Immunological detection of membrane-associated human luteinizing hormone correlates with gene expression in cultured human cancer and fetal cells.

Abstract
We have demonstrated the expression of membrane-associated hCG and its subunits and fragments by cells from 78 human cancer cell lines of different types and origins, indicating that such expression is a common phenotypic characteristic of cultured human malignant cells. Because human (h) LH beta has 80% homology with hCG beta and is coded by one of the seven genes in the gene cluster located in chromosome 19, it was important to determine whether hLH and its beta-subunit are also expressed as membrane-associated proteins by cells from human cancer cell lines. Thus, 11 cancer cell lines of different types and origins were adapted to grow in serumless medium, with Nutridoma-HU or SP as serum substitute, and analyzed by flow cytometry using two monoclonal antibodies directed to different conformational epitopes of intact hLH and a monoclonal antibody reacting with an epitope of hLH beta-free.
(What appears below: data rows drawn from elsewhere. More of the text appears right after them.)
<file path="src/mem_stage_pkg.sv">
// Shared widths, types, opcode codes and structs for the memory access stage of the vector core
package mem_stage_pkg;

	localparam int NUM_LANES = 16;

	typedef logic [31:0] word_t;
	typedef logic [NUM_LANES*32-1:0] vector_t;	// Lane 15 in the low word
	typedef logic [NUM_LANES-1:0] lane_mask_t;	// Bit n belongs to lane n
	typedef logic [3:0] lane_idx_t;
	typedef logic [25:0] line_addr_t;	// Address bits 31:6
	typedef logic [63:0] store_mask_t;
	typedef logic [3:0] byte_en_t;
	typedef logic [1:0] strand_t;
	typedef logic [6:0] reg_idx_t;
	typedef logic [31:0] instr_t;
	typedef logic [3:0] mem_op_t;
	typedef logic [2:0] cache_op_t;
	typedef logic [1:0] access_size_t;

	// Format C memory opcodes
	localparam mem_op_t MEM_B = 4'd0;
	localparam mem_op_t MEM_BX = 4'd1;
	localparam mem_op_t MEM_S = 4'd2;
	localparam mem_op_t MEM_SX = 4'd3;
	localparam mem_op_t MEM_L = 4'd4;
	localparam mem_op_t MEM_SYNC = 4'd5;
	localparam mem_op_t MEM_CONTROL_REG = 4'd6;	// Reserved, handled as a word
	localparam mem_op_t MEM_BLOCK = 4'd7;
	localparam mem_op_t MEM_BLOCK_M = 4'd8;
	localparam mem_op_t MEM_BLOCK_IM = 4'd9;
	localparam mem_op_t MEM_STRIDED = 4'd10;
	localparam mem_op_t MEM_STRIDED_M = 4'd11;
	localparam mem_op_t MEM_STRIDED_IM = 4'd12;
	localparam mem_op_t MEM_SCGATH = 4'd13;
	localparam mem_op_t MEM_SCGATH_M = 4'd14;
	localparam mem_op_t MEM_SCGATH_IM = 4'd15;

	// Format D cache control opcodes
	localparam cache_op_t CACHE_DFLUSH = 3'd0;
	localparam cache_op_t CACHE_STBAR = 3'd1;
	localparam cache_op_t CACHE_DINVALIDATE = 3'd2;
	localparam cache_op_t CACHE_IINVALIDATE = 3'd3;

	localparam instr_t NOP_INSTR = 32'h0000_0000;

	localparam access_size_t SIZE_BYTE = 2'd0;
	localparam access_size_t SIZE_HALF = 2'd1;
	localparam access_size_t SIZE_WORD = 2'd2;
	localparam access_size_t SIZE_VECTOR = 2'd3;

	// Decoder to every lane formatter
	typedef struct packed {
		access_size_t size;
		logic [1:0] byte_offset;
		logic block;
		lane_mask_t lane_enable;
		lane_idx_t cache_lane;
		word_t scalar_value;
		logic active;
	} lane_cmd_t;

	// One lane's share of the line write
	typedef struct packed {
		byte_en_t byte_en;
		word_t data;
	} lane_out_t;

	typedef struct packed {
		instr_t instruction;
		strand_t strand;
		reg_idx_t writeback_reg;
		logic enable_scalar_writeback;
		logic enable_vector_writeback;
		word_t pc;
		lane_mask_t mask;
		vector_t result;
		lane_idx_t reg_lane_select;
		word_t strided_offset;
	} ex_bundle_t;

endpackage

</file>
<file path="src/mem_op_decoder.sv">
// Memory op decoder that classifies the instruction, checks alignment and drives the cache strobes
`timescale 1ns/1ps

module mem_op_decoder
(
	input mem_stage_pkg::ex_bundle_t ex,
	input mem_stage_pkg::vector_t ex_store_value,
	input mem_stage_pkg::word_t ex_base_addr,
	input logic squash,
	output logic dcache_load,
	output logic dcache_store,
	output logic dcache_flush,
	output logic dcache_stbar,
	output logic dcache_dinvalidate,
	output logic dcache_iinvalidate,
	output logic dcache_req_sync,
	output mem_stage_pkg::line_addr_t dcache_addr,
	output mem_stage_pkg::strand_t dcache_req_strand,
	output mem_stage_pkg::lane_cmd_t lane_cmd,
	output logic alignment_fault,
	output mem_stage_pkg::lane_idx_t cache_lane
);

	logic is_fmt_c;
	logic is_fmt_d;
	logic is_load;
	mem_stage_pkg::mem_op_t c_op;
	mem_stage_pkg::cache_op_t d_op;
	logic is_block;
	logic is_strided;
	logic is_scgath;
	mem_stage_pkg::access_size_t size;
	logic [5:0] align_mask;	// Low address bits that must be clear
	mem_stage_pkg::lane_idx_t word_pos;
	mem_stage_pkg::word_t strided_ptr;
	mem_stage_pkg::word_t sg_ptr;
	mem_stage_pkg::word_t sel_store_word;
	mem_stage_pkg::word_t eff_addr;
	mem_stage_pkg::lane_mask_t lane_one_hot;
	logic lane_active;
	logic misaligned;
	logic mem_access;

	assign is_fmt_c = ex.instruction[31:30] == 2'b10;
	assign is_fmt_d = ex.instruction[31:28] == 4'b1110;
	assign is_load = ex.instruction[29];
	assign c_op = ex.instruction[28:25];
	assign d_op = ex.instruction[27:25];

	// Access kind, size and alignment requirement
	always_comb
	begin
		is_block = 1'b0;
		is_strided = 1'b0;
		is_scgath = 1'b0;
		size = mem_stage_pkg::SIZE_WORD;
		align_mask = 6'b000011;
		case (c_op)
			mem_stage_pkg::MEM_B, mem_stage_pkg::MEM_BX:
			begin
				size = mem_stage_pkg::SIZE_BYTE;
				align_mask = 6'b000000;
			end
			mem_stage_pkg::MEM_S, mem_stage_pkg::MEM_SX:
			begin
				size = mem_stage_pkg::SIZE_HALF;
				align_mask = 6'b000001;
			end
			mem_stage_pkg::MEM_BLOCK, mem_stage_pkg::MEM_BLOCK_M, mem_stage_pkg::MEM_BLOCK_IM:
			begin
				is_block = 1'b1;
				size = mem_stage_pkg::SIZE_VECTOR;
				align_mask = 6'b111111;	// Whole line
			end
			mem_stage_pkg::MEM_STRIDED, mem_stage_pkg::MEM_STRIDED_M,
			mem_stage_pkg::MEM_STRIDED_IM:
				is_strided = 1'b1;
			mem_stage_pkg::MEM_SCGATH, mem_stage_pkg::MEM_SCGATH_M,
			mem_stage_pkg::MEM_SCGATH_IM:
				is_scgath = 1'b1;
			default: ;	// MEM_L, MEM_SYNC and MEM_CONTROL_REG are word scalars
		endcase
	end

	// Word of the selected lane, lane 0 sits in the top word
	assign word_pos = mem_stage_pkg::lane_idx_t'(mem_stage_pkg::NUM_LANES - 1) - ex.reg_lane_select;
	assign sg_ptr = ex.result[word_pos*32 +: 32];
	assign sel_store_word = ex_store_value[word_pos*32 +: 32];
	assign strided_ptr = ex_base_addr + ex.strided_offset;

	assign eff_addr = is_strided ? strided_ptr : (is_scgath ? sg_ptr : ex.result[31:0]);
	assign dcache_addr = eff_addr[31:6];
	assign cache_lane = eff_addr[5:2];
	assign misaligned = |(eff_addr[5:0] & align_mask);

	assign lane_active = is_block ? (ex.mask != '0) : ex.mask[ex.reg_lane_select];
	assign mem_access = is_fmt_c && !squash && lane_active;

	assign dcache_load = mem_access && !misaligned && is_load;
	assign dcache_store = mem_access && !misaligned && !is_load;
	assign dcache_req_sync = mem_access && !misaligned && c_op == mem_stage_pkg::MEM_SYNC;
	assign alignment_fault = mem_access && misaligned;
	assign dcache_req_strand = ex.strand;

	assign dcache_flush = is_fmt_d && !squash && d_op == mem_stage_pkg::CACHE_DFLUSH;
	assign dcache_stbar = is_fmt_d && !squash && d_op == mem_stage_pkg::CACHE_STBAR;
	assign dcache_dinvalidate = is_fmt_d && !squash && d_op == mem_stage_pkg::CACHE_DINVALIDATE;
	assign dcache_iinvalidate = is_fmt_d && !squash && d_op == mem_stage_pkg::CACHE_IINVALIDATE;

	assign lane_one_hot = mem_stage_pkg::lane_mask_t'(1) << cache_lane;

	always_comb
	begin
		lane_cmd.size = size;
		lane_cmd.byte_offset = eff_addr[1:0];
		lane_cmd.block = is_block;
		lane_cmd.cache_lane = cache_lane;
		lane_cmd.active = lane_active;
		if (is_block)
			lane_cmd.lane_enable = ex.mask;
		else if (is_strided || is_scgath)
			lane_cmd.lane_enable = lane_active ? lane_one_hot : '0;
		else
			lane_cmd.lane_enable = lane_one_hot;
		// Strided and scatter/gather store the selected lane
		if (is_strided || is_scgath)
			lane_cmd.scalar_value = sel_store_word;
		else
			lane_cmd.scalar_value = ex_store_value[31:0];
	end

endmodule

</file>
The cells were also analyzed simultaneously for the expression of hCG and its subunits and fragments. Determination of translatable levels of hLH beta and hCG beta messenger RNAs (mRNAs) was performed in cells from some of the cancer cell lines, including the JEG-3 choriocarcinoma cell line, and in cells from a human fetal lung cell line. The analytical flow cytometry studies showed that in addition to the expression of membrane-associated hCG in all of its forms, expression of membrane-associated intact (holo) hLH and its free beta-subunit occurred in every case. These findings were corroborated by the presence of translatable levels of hLH beta and hCG beta mRNAs in all of the cancer cell lines analyzed, indicating that the expression of these membrane-associated glycoproteins is a phenotypic characteristic of human cancer cells and that the activation of the hCG beta-hLH beta gene cluster is nonselective. The presence of translatable levels of hCG beta-hLH beta mRNAs in the cultured human fetal lung cells punctuates once more the in vivo and in vitro biochemical similarities between fetal and cancer cells.